Monday, September 11, 2017

Amoral Disasters

Humans seem to almost universally ask “why?” in the face of disasters. When wildfires, earthquakes, and hurricanes strike, especially all in the same week, explanations and scapegoating grow rampant. People of all sorts blame one factor or another for such events, and all too often these analyses ascribe morals—or a perceived lack thereof—as the driving forces behind them. I think that’s ridiculous.

Let me back up here first. It’s fine to ask why a particular disaster occurred and examine the reasons behind it. Sometimes there are pretty clear causes for disasters, or at least factors that contribute to the severity of their effects on people.

Sometimes a wildfire is started by a person, intentionally or accidentally. That’s worth knowing and learning from so we can more effectively work to prevent such occurrences in the future. Sometimes an earthquake brings far greater destruction than it would in another area, due to substandard building codes and materials available. That’s worth considering as we rebuild with an eye for mitigating future destruction. Sometimes flooding is made worse by poor planning and overdevelopment of low-lying swampland. That’s worth examining as we reconstruct after a hurricane, or perhaps choose not to in some areas.

After all, when most of us ask why a particular terrible event transpired, we don’t actually want to know the reason for it as much as we want to know what to do about it. We want to know if there’s any action we can take to prevent or minimize future iterations of such disasters. And that’s wise. We need to take seriously the anthropogenic factors like climate change and insufficient emergency preparedness measures that make natural disasters worse. We would be foolish not to.

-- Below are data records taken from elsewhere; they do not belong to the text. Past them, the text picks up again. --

==> config.mk <==
export PLATFORM = sky130hd
export DESIGN_NAME = tmr_wdg_periph
export DESIGN_NICKNAME = d
export VERILOG_FILES = /design/src/rtl/tmr_wdg_pkg.sv /design/src/rtl/tw_regs.sv /design/src/rtl/tw_timer.sv /design/src/rtl/tw_tick.sv /design/src/rtl/tw_wdog.sv /design/src/rtl/tmr_wdg_periph.sv
export SDC_FILE = /design/constraint.sdc
export NUM_CORES = 1
export LEC_CHECK = 0
export BUFFER_PORTS_ARGS = -buffer_cell sky130_fd_sc_hd__buf_2
export CAP_MARGIN = 20
export CORE_MARGIN = 1.5
export CORE_UTILIZATION = 55
export DETAILED_ROUTE_END_ITERATION = 7
export GPL_ROUTABILITY_DRIVEN = 0
export GPL_TIMING_DRIVEN = 0
export HOLD_SLACK_MARGIN = 0.03
export PLACE_DENSITY = 0.77
export SKIP_CTS_REPAIR_TIMING = 1
export SLEW_MARGIN = 10
export SYNTH_ARGS = -nofsm -noshare
export SYNTH_HDL_FRONTEND = slang
export SYNTH_SLANG_ARGS = --single-unit
==> constraint.sdc <==
create_clock -name clk -period 3.7 [get_ports clk]
set_input_delay 0.925 -clock clk [delete_from_list [all_inputs] [get_ports clk]]
set_output_delay 0.925 -clock clk [all_outputs]
set_load 0.03 [all_outputs]
==> src/rtl/tmr_wdg_pkg.sv <==
package tmr_wdg_pkg;

    localparam int OFS_CTRL = 0;
    localparam int OFS_RATE = 1;
    localparam int OFS_WCLR = 2;
    localparam int OFS_RLO  = 3;
    localparam int OFS_RHI  = 4;

    typedef enum logic {TM_IDLE, TM_RUN} tmr_state_e;
    typedef enum logic {TK_OFF, TK_RUN} tick_state_e;
    typedef enum logic [1:0] {WD_OFF, WD_COUNT, WD_BITE} wdg_state_e;

    typedef struct packed {
        logic wdg_en;
        logic irq_en;
        logic tmr_en;
        logic clk_sys;
    } ctrl_t;

endpackage

==> src/rtl/tw_regs.sv <==
module tw_regs
    import tmr_wdg_pkg::*;
#(
    parameter int ADDR_W = 3,
    parameter int RLD_W  = 16
) (
    input  logic              clk,
    input  logic              rst_n,
    input  logic [ADDR_W-1:0] addr,
    input  logic              we,
    input  logic [7:0]        wdata,
    output logic [7:0]        rdata,
    output ctrl_t             ctrl,
    output logic [3:0]        rate_sel,
    output logic [RLD_W-1:0]  reload,
    output logic              wdg_clr
);

    logic sel_ctrl, sel_rate, sel_wclr, sel_lo, sel_hi;

    assign sel_ctrl = (addr == ADDR_W'(OFS_CTRL));
    assign sel_rate = (addr == ADDR_W'(OFS_RATE));
    assign sel_wclr = (addr == ADDR_W'(OFS_WCLR));
    assign sel_lo   = (addr == ADDR_W'(OFS_RLO));
    assign sel_hi   = (addr == ADDR_W'(OFS_RHI));

    assign wdg_clr = we && sel_wclr;

    always_ff @(posedge clk or negedge rst_n) begin
        if (!rst_n) begin
            ctrl     <= '{wdg_en: 1'b1, irq_en: 1'b0, tmr_en: 1'b0, clk_sys: 1'b0};
            rate_sel <= '0;
            reload   <= '0;
        end else if (we) begin
            if (sel_ctrl) begin
                ctrl.clk_sys <= wdata[0];
                ctrl.tmr_en  <= wdata[2];
                ctrl.irq_en  <= wdata[4];
                ctrl.wdg_en  <= wdata[7];
            end
            if (sel_rate) rate_sel     <= wdata[7:4];
            if (sel_lo)   reload[7:0]  <= wdata;
            if (sel_hi)   reload[15:8] <= wdata;
        end
    end

    always_comb begin
        rdata = 8'h00;
        if (sel_lo) rdata = reload[7:0];
        if (sel_hi) rdata = reload[15:8];
    end

endmodule

==> src/rtl/tw_timer.sv <==
module tw_timer
    import tmr_wdg_pkg::*;
#(
    parameter int RLD_W = 16
) (
    input  logic             clk,
    input  logic             rst_n,
    input  logic             en,
    input  logic             ie,
    input  logic             clk_sys,
    input  logic             slow_ce,
    input  logic [RLD_W-1:0] reload,
    output logic             irq
);

    tmr_state_e       state_q, state_d;
    logic [RLD_W-1:0] cnt_q;
    logic             ce, wrap;

    assign ce   = clk_sys ? 1'b1 : slow_ce;
    assign wrap = (state_q == TM_RUN) && en && ce && (cnt_q == '0);

    always_comb begin
        state_d = state_q;
        unique case (state_q)
            TM_IDLE: if (en)  state_d = TM_RUN;
            TM_RUN:  if (!en) state_d = TM_IDLE;
        endcase
    end

    always_ff @(posedge clk or negedge rst_n) begin
        if (!rst_n) begin
            state_q <= TM_IDLE;
            cnt_q   <= '0;
        end else begin
            state_q <= state_d;
            if (state_q == TM_IDLE)
                cnt_q <= reload;
            else if (ce)
                cnt_q <= (cnt_q == '0) ? reload : cnt_q - 1'b1;
        end
    end

    always_ff @(posedge clk or negedge rst_n) begin
        if (!rst_n) irq <= 1'b0;
        else        irq <= wrap && ie;
    end

endmodule

==> src/rtl/tw_tick.sv <==
module tw_tick
    import tmr_wdg_pkg::*;
#(
    parameter int DIV_W     = 16,
    parameter int BASE_LOG2 = 9
) (
    input  logic       clk,
    input  logic       rst_n,
    input  logic [3:0] rate_sel,
    input  logic       slow_ce,
    output logic       tick
);

    tick_state_e      state_q, state_d;
    logic [DIV_W-1:0] cnt_q;
    logic [3:0]       rate_q;
    logic [DIV_W:0]   span;
    logic [DIV_W-1:0] term;
    logic             fire;

    assign span = (DIV_W+1)'(1) << (BASE_LOG2 + int'(rate_sel[2:0]));
    assign term = DIV_W'(span - (DIV_W+1)'(1));
    assign fire = (state_q == TK_RUN) && rate_sel[3] && (rate_sel == rate_q)
                  && slow_ce && (cnt_q == term);

    always_comb begin
        state_d = state_q;
        unique case (state_q)
            TK_OFF: if (rate_sel[3])  state_d = TK_RUN;
            TK_RUN: if (!rate_sel[3]) state_d = TK_OFF;
        endcase
    end

    always_ff @(posedge clk or negedge rst_n) begin
        if (!rst_n) begin
            state_q <= TK_OFF;
            cnt_q   <= '0;
            rate_q  <= '0;
        end else begin
            state_q <= state_d;
            rate_q  <= rate_sel;
            if (state_q == TK_OFF || rate_sel != rate_q || fire)
                cnt_q <= '0;
            else if (slow_ce)
                cnt_q <= cnt_q + 1'b1;
        end
    end

    always_ff @(posedge clk or negedge rst_n) begin
        if (!rst_n) tick <= 1'b0;
        else        tick <= fire;
    end

endmodule

==> src/rtl/tw_wdog.sv <==
module tw_wdog
    import tmr_wdg_pkg::*;
#(
    parameter int WDG_TICKS = 32768
) (
    input  logic clk,
    input  logic rst_n,
    input  logic en,
    input  logic clr,
    input  logic slow_ce,
    output logic bite
);

    localparam int CW = $clog2(WDG_TICKS + 1);
    localparam logic [CW-1:0] LAST = CW'(WDG_TICKS - 1);

    wdg_state_e    state_q, state_d;
    logic [CW-1:0] cnt_q;

    always_comb begin
        state_d = state_q;
        unique case (state_q)
            WD_OFF:   if (en) state_d = WD_COUNT;
            WD_COUNT: if (!en) state_d = WD_OFF;
                      else if (!clr && slow_ce && cnt_q == LAST) state_d = WD_BITE;
            WD_BITE:  state_d = en ? WD_COUNT : WD_OFF;
            default:  state_d = WD_OFF;
        endcase
    end

    always_ff @(posedge clk or negedge rst_n) begin
        if (!rst_n) begin
            state_q <= WD_OFF;
            cnt_q   <= '0;
        end else begin
            state_q <= state_d;
            if (clr || state_d != WD_COUNT)
                cnt_q <= '0;
            else if (slow_ce && state_q == WD_COUNT)
                cnt_q <= cnt_q + 1'b1;
        end
    end

    always_comb bite = (state_q == WD_BITE);

endmodule

==> src/rtl/tmr_wdg_periph.sv <==
module tmr_wdg_periph
    import tmr_wdg_pkg::*;
#(
    parameter int ADDR_W    = 3,
    parameter int WDG_TICKS = 32768
) (
    input  logic              clk,
    input  logic              rst_n,
    input  logic              slow_ce,
    input  logic [ADDR_W-1:0] bus_addr,
    input  logic              bus_we,
    input  logic [7:0]        bus_wdata,
    output logic [7:0]        bus_rdata,
    output logic              irq,
    output logic              tick_pulse,
    output logic              wdg_reset
);

    localparam int RLD_W = 16;

    ctrl_t            ctrl_q;
    logic [3:0]       rate_sel;
    logic [RLD_W-1:0] reload;
    logic             wdg_clr;
    logic             tmr_on, tmr_ie, wdg_on, rate_on;

    assign tmr_on  = ctrl_q.tmr_en;
    assign tmr_ie  = ctrl_q.irq_en;
    assign wdg_on  = ctrl_q.wdg_en;
    assign rate_on = rate_sel[3];

    tw_regs #(.ADDR_W(ADDR_W), .RLD_W(RLD_W)) u_regs (
        .clk(clk), .rst_n(rst_n), .addr(bus_addr), .we(bus_we), .wdata(bus_wdata),
        .rdata(bus_rdata), .ctrl(ctrl_q), .rate_sel(rate_sel), .reload(reload),
        .wdg_clr(wdg_clr)
    );

    tw_timer #(.RLD_W(RLD_W)) u_timer (
        .clk(clk), .rst_n(rst_n), .en(tmr_on), .ie(tmr_ie), .clk_sys(ctrl_q.clk_sys),
        .slow_ce(slow_ce), .reload(reload), .irq(irq)
    );

    tw_tick #(.DIV_W(16), .BASE_LOG2(9)) u_tick (
        .clk(clk), .rst_n(rst_n), .rate_sel(rate_sel), .slow_ce(slow_ce),
        .tick(tick_pulse)
    );

    tw_wdog #(.WDG_TICKS(WDG_TICKS)) u_wdog (
        .clk(clk), .rst_n(rst_n), .en(wdg_on), .clr(wdg_clr), .slow_ce(slow_ce),
        .bite(wdg_reset)
    );

endmodule

=== After elaboration in Yosys (flattened, before gate mapping) ===
Index checks and enable logic that the tools add are counted.

* Logic and storage cells: 77
* Output and inout port bits: 11
* Register bits: 82

* Shift operators: 1
* $add $sub $neg: 5
* Eq/ne operators: 12
* Bitwise gates (word level): 1
* Reductions and logical operators: 25
* Mux-type cells: 17

{| class="wikitable"
|+ Operator list
! cell !! number
|-
| $mux W16 || 7
|-
| $add A16 B1 Y16 const B || 2
|-
| $shl A1 B32 Y16 const A || 1
|-
| $sub A16 B1 Y16 const B || 2
|-
| $eq A16 B15 Y1 const B || 1
|-
| $eq A16 B16 Y1 || 1
|-
| $logic_not A16 Y1 || 1
|-
| $mux W8 || 2
|-
| $logic_and A1 B1 Y1 || 12
|-
| $reduce_and A2 Y1 || 4
|-
| $eq A3 B2 Y1 const B || 2
|-
| $mux W2 || 3
|-
| $pmux W2 S3 || 1
|-
| $add A4 B3 Y5 const A || 1
|-
| $eq A4 B4 Y1 || 1
|-
| $mux W1 || 4
|-
| $ne A4 B4 Y1 || 1
|-
| $reduce_bool A2 Y1 || 2
|-
| $eq A3 B1 Y1 const B || 1
|-
| $eq A3 B3 Y1 const B || 1
|-
| $logic_not A3 Y1 || 1
|-
| $logic_or A1 B1 Y1 || 3
|-
| $eq A2 B1 Y1 const B || 1
|-
| $eq A2 B2 Y1 const B || 1
|-
| 5 further kinds || 5
|}

=== Logic depth before layout (Yosys ltp) ===
* Depth after elaboration: 11
* Mapped depth: 9

=== Modules after synthesis ===
From an unflattened synthesis, not the netlist that was laid out.

* Cells, all modules: 438
* Area total of the unflattened synthesis: 4563.1 µm²

{| class="wikitable"
|+ By module, submodules not included
! module !! cells each !! instances !! area an instance (µm²)
|-
| tw_tick || 150 || 1 || 1386.3
|-
| tw_timer || 133 || 1 || 1179.9
|-
| tw_regs || 66 || 1 || 1054.8
|-
| tw_wdog || 89 || 1 || 942.2
|}

=== Least setup slack after synthesis ===
OpenSTA, ideal clock, no wires.

* Path type: input -> output
* Start: input port bus_addr[0]
* End: output port bus_rdata[0]
* Path slack: 1106 ps
* Stages on the path: 2
* Arrival time: 1669 ps
* Path buffers: 0
* Cell sequence: nor3b_2 -> a22o_1

* Longest elaborated chain between the ends: 3
* Elaborated cells between the ends (all ways): 4
* Those cells by class: eq/ne (2); mux (2)

{| class="wikitable"
|+ RTL lines
! element !! RTL line !! RTL
|-
| start, declared || tmr_wdg_periph.sv:10 || <nowiki>input logic [ADDR_W-1:0] bus_addr,</nowiki>
|-
| $eq A3 B2 Y1 || tw_regs.sv:24 || <nowiki>assign sel_lo = (addr == ADDR_W'(OFS_RLO));</nowiki>
|-
| $mux W8 || tw_regs.sv:49 || <nowiki>if (sel_lo) rdata = reload[7:0];</nowiki>
|-
| $mux W8 * || tw_regs.sv:50 || <nowiki>if (sel_hi) rdata = reload[15:8];</nowiki>
|-
| end, declared || tmr_wdg_periph.sv:13 || <nowiki>output logic [7:0] bus_rdata,</nowiki>
|}

Every way passes the cells marked *; elsewhere a longest branch is shown, timed or not.

=== Final worst setup path ===
* Start: input port bus_addr[0]
* End: output port bus_rdata[7]

The elaborated chain is that of the path after synthesis.

==> results_dict.tcl <==
set metrics [dict create \
    status "completed" \
    wl_per_cell_um 16.6 \
    post-route-period-util_pct 83.8 \
    netlist_area_um2 4270 \
    powerDensity_nw_per_um2 525 \
    drtIter0Drc 251 \
    cpMostUsedCell "buf_2" \
    cp-start-kind "primary input" \
    layout.nets 472 \
    post-route-cell-area_um2 4740 \
    synth-seq-area-share_pct 47.5 \
    required_ns 2.77 \
    dpl_cell_area_um2 4550 \
    slowest_delay_ns 0.66 \
    routed_wirelength_um 9200 \
    path_clk_slew_ns 0.09 \
    syn_nets 435 \
    die_w_um 91.1 \
    cp_max_fo 9 \
    first_global_vias 3255 \
    cts_max_path_buffers 2 \
    crit_path_end_kind "output pin" \
    cts_tree "built" \
    num_rows 31 \
    cts_root_buf "clkbuf_8" \
    slowest_stage "nor3b_2" \
    synth_edf_count 0 \
    hpwl_um 6470 \
    diodes 0 \
    vias_per_cell 6.07 \
    dieArea_um2 8290 \
    grt_util_all_layers_pct 23.9 \
    cts_made_buffers 9 \
    holdWs_ns 0.375 \
    skew_ns 0.0114 \
    pin_count 26 \
    crit_type "primary input to output pin" \
    via_count 3364 \
    finalPower_w 0.00249 \
    grt_max_degree 51 \
    setup_viol 0 \
    cp_cell_sequence "buf_2 > nor3b_2 > a22o_1 > buf_2" \
    fin_tns_setup_ns 0 \
    syn_inst 413 \
    period_needed_ns 3.10 \
    min_path_type "register to register" \
    arrival_ns 2.18 \
    worst_pin_slew_ns 0.780 \
    synth_top_flop_cell "dfrtp_1" \
    avgSynthCellArea_um2 10.3 \
    hold_viol_final 0 \
    firstDrtPassIters 5 \
    fmax_mhz 323 \
    initial_core_util_pct 57.9 \
    synth-seq-cells 81 \
    clock-sinks 81 \
    htreeDepth 3 \
    fp.dieH_um 91.1 \
    rsz0062_at_grt "false" \
    clk_latency_ns 0.36 \
    core-area_um2 7370 \
    slew_violations 0 \
    remaining_drc_errors 0 \
    ys_types 56 \
    grt_pass1_wl_um 15800 \
    place.port_buffers 25 \
    leakagePower_nw 1.98 \
    antenna_found_initial 0 \
    yosysWarningCount 0 \
    overflow 0 \
    ant_nets 0 \
    drive_above_1_share_pct 19.3 \
    area_growth_pct 11.1 \
    max-cap-violations 0 \
    fillers 605 \
    vdd_drop_max_uv 284 \
    relSlewSlack_pct 47.8 \
    async_flop_share_pct 100 \
]
==> cell type report <==
cell class / count / area [µm²] / area share (%)
tap: 99 / 124 / 2.61
clock buffer: 10 / 128 / 2.69
buffer: 17 / 76.3 / 1.61
inverter: 8 / 30.0 / 0.633
timing repair buffer: 26 / 155 / 3.27
clock inverter: 6 / 68.8 / 1.45
sequential: 81 / 2030 / 42.8
multi-input combinational: 307 / 2130 / 45.0
==> kinds of logic (layout without fill, tap and decap cells) <==
kind of cell	Yosys count	in the layout	share of synthesized area, %
simple gates	171	171	22.0
fa+ha+maj	7	7	2.05
flops	81	81	47.5
buf+inv	25	67	2.49
xor+xnor	34	34	6.98
compound gates	69	69	12.1
mux	26	26	6.80
==> power by group <==
group	switching, W	internal [W]	leakage (nW)	total (W)
logic	0.000345	0.000279	0.848	0.000624
clock network	0.000331	0.000314	0.0964	0.000645
registers	0.000179	0.00104	1.04	0.00122
==> layout by cell type, fill, tap and decap left out, types with 6 or more instances in the layout <==
| cell | netlist | final |
|---|---|---|
| a21oi_1 | 14 | 14 |
| a22o_1 | 8 | 8 |
| and3_1 | 6 | 6 |
| buf_2 | 10 | 34 |
| clkbuf_1 | 7 | 8 |
| clkbuf_8 | 0 | 9 |
| dfrtp_1 | 80 | 80 |
| ha_1 | 7 | 7 |
| inv_1 | 8 | 8 |
| mux2_2 | 24 | 24 |
| nand2_1 | 29 | 29 |
| nand3_1 | 18 | 18 |
| nand4_1 | 13 | 13 |
| nor2_1 | 46 | 46 |
| nor3_1 | 6 | 6 |
| nor4_1 | 12 | 12 |
| o21a_1 | 6 | 6 |
| o21ai_0 | 8 | 8 |
| xnor2_1 | 12 | 12 |
| xor2_1 | 22 | 22 |
==> registers in the layout, summed over array words and instances, names as in the netlist, 2 cells and up <==
name             cells
u_wdog.cnt_q        16
u_regs.ctrl          4
u_regs.rate_sel      4
u_timer.cnt_q       16
u_regs.reload       16
u_tick.rate_q        4
u_wdog.state_q       2
u_tick.cnt_q        16
==> per-layer routing <==
metal  global-route usage [%]  up-vias  wire length, µm
met2                     34.9      130             4120
met4                     10.0        0              177
met5                        0        -                0
met1                     35.1     1627             4350
met3                     4.27       21              553
li1                         -     1586                -
==> Yosys cell counts (2+ instances only) <==
master,n,area (µm²)
nand3b_1,3,22.5
mux2_2,24,270
nand2b_1,2,12.5
nand2_1,29,109
nor3b_1,4,30.0
and3b_1,2,17.5
or3_1,4,25.0
nor3b_2,2,25.0
nor4_1,12,75.1
mux2i_1,2,20.0
xor2_1,22,193
nand4_1,13,81.3
a22o_1,8,70.1
o21ai_0,8,40.0
nand3_1,18,90.1
xnor2_1,12,105
nor4b_1,2,17.5
a311o_1,3,30.0
and4_1,4,35.0
a31oi_1,3,18.8
a21boi_0,3,22.5
and2_1,4,25.0
nor3_1,6,30.0
ha_1,7,87.6
buf_2,10,50.1
nor4_4,2,42.5
or2_2,2,12.5
o21a_1,6,45.0
o211ai_1,3,22.5
nor2_1,46,173
a41oi_1,2,17.5
clkbuf_1,7,26.3
a21oi_1,14,70.1
dfrtp_1,80,2000
o311ai_0,3,26.3
inv_1,8,30.0
o22a_1,2,17.5
a2bb2oi_1,2,17.5
a221o_1,4,40.0
and3_1,6,37.5
nor2b_1,4,25.0
==> path summary, 6_finish.rpt <==
| kind | startpoint | end | slack, ns | cells after the start |
|---|---|---|---|---|
| max in group asynchronous | rst_n | u_wdog.cnt_q[8] | 2.62 | 2 |
| worst max-delay path | bus_addr[0] | bus_rdata[7] | 0.60 | 4 |
| worst min register to register | u_regs.rate_sel[0] | u_tick.rate_q[0] | 0.37 | 0 |
| worst max register to register | u_regs.rate_sel[1] | u_tick.cnt_q[0] | 1.24 | 9 |
| worst min-delay path | u_regs.rate_sel[0] | u_tick.rate_q[0] | 0.37 | 0 |
| min in group asynchronous | rst_n | u_timer.cnt_q[0] | 0.50 | 1 |
==> worst max-delay path, delay by kind of cell <==
family / cells / cell delay (ns)
AND/OR/NAND/NOR: 1 / 0.66
AO/OA/AOI/OAI: 1 / 0.26
buffers and inverters: 2 / 0.33
==> per-stage QoR <==
stage / std cells / setup slack [ns] / utilization, %
after CTS: 554 / 0.617 / 64.3
after global placement: 537 / 0.570 / 61.3
after floorplan: 413 / 1.11 / -
after global routing: 554 / 0.496 / 64.3
after detailed placement: 538 / 0.617 / 61.7
final: 554 / 0.600 / 64.3
Power figures use the tool's default switching activity.
--- src/rtl/thrbuf_store.sv ---
module thrbuf_store #(
    parameter int DATA_W = 32,
    parameter int DEPTH  = 16,
    localparam int PTR_W = $clog2(DEPTH)
) (
    input  logic              clk,
    input  logic              rst,
    input  logic              push,
    input  logic [DATA_W-1:0] wr_data,
    input  logic              pop,
    output logic              rd_valid,
    output logic [DATA_W-1:0] rd_data
);
    localparam bit POW2 = ((DEPTH & (DEPTH - 1)) == 0);

    logic [DATA_W-1:0] mem [DEPTH];
    logic [PTR_W-1:0]  wr_ptr, rd_ptr, wr_nxt, rd_nxt;

    generate
        if (POW2) begin : g_wrap_nat
            assign wr_nxt = wr_ptr + 1'b1;
            assign rd_nxt = rd_ptr + 1'b1;
        end else begin : g_wrap_cmp
            assign wr_nxt = (wr_ptr == PTR_W'(DEPTH - 1)) ? '0 : wr_ptr + 1'b1;
            assign rd_nxt = (rd_ptr == PTR_W'(DEPTH - 1)) ? '0 : rd_ptr + 1'b1;
        end
    endgenerate

    always_ff @(posedge clk) begin
        if (push) begin
            mem[wr_ptr] <= wr_data;
        end
    end

    always_ff @(posedge clk) begin
        if (rst) begin
            wr_ptr   <= '0;
            rd_ptr   <= '0;
            rd_valid <= 1'b0;
            rd_data  <= '0;
        end else begin
            rd_valid <= pop;
            if (push) begin
                wr_ptr <= wr_nxt;
            end
            if (pop) begin
                rd_ptr  <= rd_nxt;
                rd_data <= mem[rd_ptr];
            end
        end
    end
endmodule
**src/rtl/casc_counter.sv**
```systemverilog
module casc_counter #(
  parameter int HALF_W = 16,
  parameter int SEL_W  = 2
) (
  input  logic                  clk,
  input  logic                  rst_n,
  input  logic [SEL_W-1:0]      div_sel,
  input  logic                  sync_clr,
  input  logic                  rd_req,
  output logic                  rd_valid,
  output logic [2*HALF_W-1:0]   rd_data,
  output logic                  wave
);
  localparam int PRE_W = 2 * ((1 << SEL_W) - 1) + 1;
  localparam logic [HALF_W-1:0] CMP_SET = '0;
  localparam logic [HALF_W-1:0] CMP_CLR = HALF_W'(1) << (HALF_W - 1);

  typedef enum logic [1:0] {RD_IDLE, RD_LO, RD_CHK} rd_st_t;

  logic [PRE_W-1:0]  pre_cnt;
  logic [PRE_W:0]    span;
  logic              tick;
  logic [HALF_W-1:0] lo_cnt, hi_cnt, lo_nxt;
  logic              wave_d;
  logic              wave_rise;
  rd_st_t            rd_st;
  logic [HALF_W-1:0] up_smp, lo_smp;

  assign span      = ((PRE_W+1)'(1) << {div_sel, 1'b1}) - (PRE_W+1)'(1);
  assign tick      = {1'b0, pre_cnt} >= span;
  assign lo_nxt    = lo_cnt + HALF_W'(1);
  assign wave_rise = wave & ~wave_d;

  always_ff @(posedge clk or negedge rst_n) begin
    if (!rst_n) begin
      pre_cnt <= '0;
      lo_cnt  <= '0;
      wave    <= 1'b1;
    end else if (sync_clr) begin
      pre_cnt <= '0;
      lo_cnt  <= '0;
      wave    <= 1'b1;
    end else if (tick) begin
      pre_cnt <= '0;
      lo_cnt  <= lo_nxt;
      if (lo_nxt == CMP_SET)      wave <= 1'b1;
      else if (lo_nxt == CMP_CLR) wave <= 1'b0;
    end else begin
      pre_cnt <= pre_cnt + PRE_W'(1);
    end
  end

  always_ff @(posedge clk or negedge rst_n) begin
    if (!rst_n) begin
      wave_d <= 1'b1;
      hi_cnt <= '0;
    end else if (sync_clr) begin
      wave_d <= 1'b1;
      hi_cnt <= '0;
    end else begin
      wave_d <= wave;
      if (wave_rise) hi_cnt <= hi_cnt + HALF_W'(1);
    end
  end

  always_ff @(posedge clk or negedge rst_n) begin
    if (!rst_n) begin
      rd_st    <= RD_IDLE;
      up_smp   <= '0;
      lo_smp   <= '0;
      rd_valid <= 1'b0;
      rd_data  <= '0;
    end else begin
      rd_valid <= 1'b0;
      case (rd_st)
        RD_IDLE: if (rd_req) begin
          up_smp <= hi_cnt;
          rd_st  <= RD_LO;
        end
        RD_LO: begin
          lo_smp <= lo_cnt;
          rd_st  <= RD_CHK;
        end
        default: begin
          if (hi_cnt == up_smp) begin
            rd_data  <= {up_smp, lo_smp};
            rd_valid <= 1'b1;
            rd_st    <= RD_IDLE;
          end else begin
            up_smp <= hi_cnt;
            rd_st  <= RD_LO;
          end
        end
      endcase
    end
  end
endmodule

```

At the same time though it strikes me as extremely unwise to ascribe moral causes to natural disasters or anything else that is part of the natural, dynamic systems at play in this world. When we look for sources of the events that bring suffering into our lives, too often we hear that everything happens for a reason, that God has some greater purpose for allowing or even causing painful events to unfold. I believe such thinking is utterly false.

Natural events like wildfires, earthquakes, hurricanes, or cancer simply define the extremes of different dynamic systems working in God’s world. We could argue about whether or not they are a result of sin in general corrupting the systems God created, throwing them out of balance and allowing for greater extremes than God originally intended, but that’s incidental to my point here. Either way, hurricanes are a part of the ever-changing weather systems currently at work on this planet. Either way, cancer is just an extreme manifestation of DNA mutation and cell division, both of which are good and necessary for adaptation, growth, and healing. To say that any natural process somehow responds to the morality of the people they affect is patently absurd.


It’s true that human actions can influence the effects of events like wildfires, earthquakes, hurricanes, and even cancer. How and where we build or the amount of carcinogens we expose ourselves to can certainly impact these things and reduce or exacerbate the suffering they can cause. But at the same time, no amount of preparedness can entirely eliminate the possibility that these things will still cause human suffering. Natural processes are by definition beyond human control. They don’t respond to our actions. They just happen, and our morals have nothing to do with them.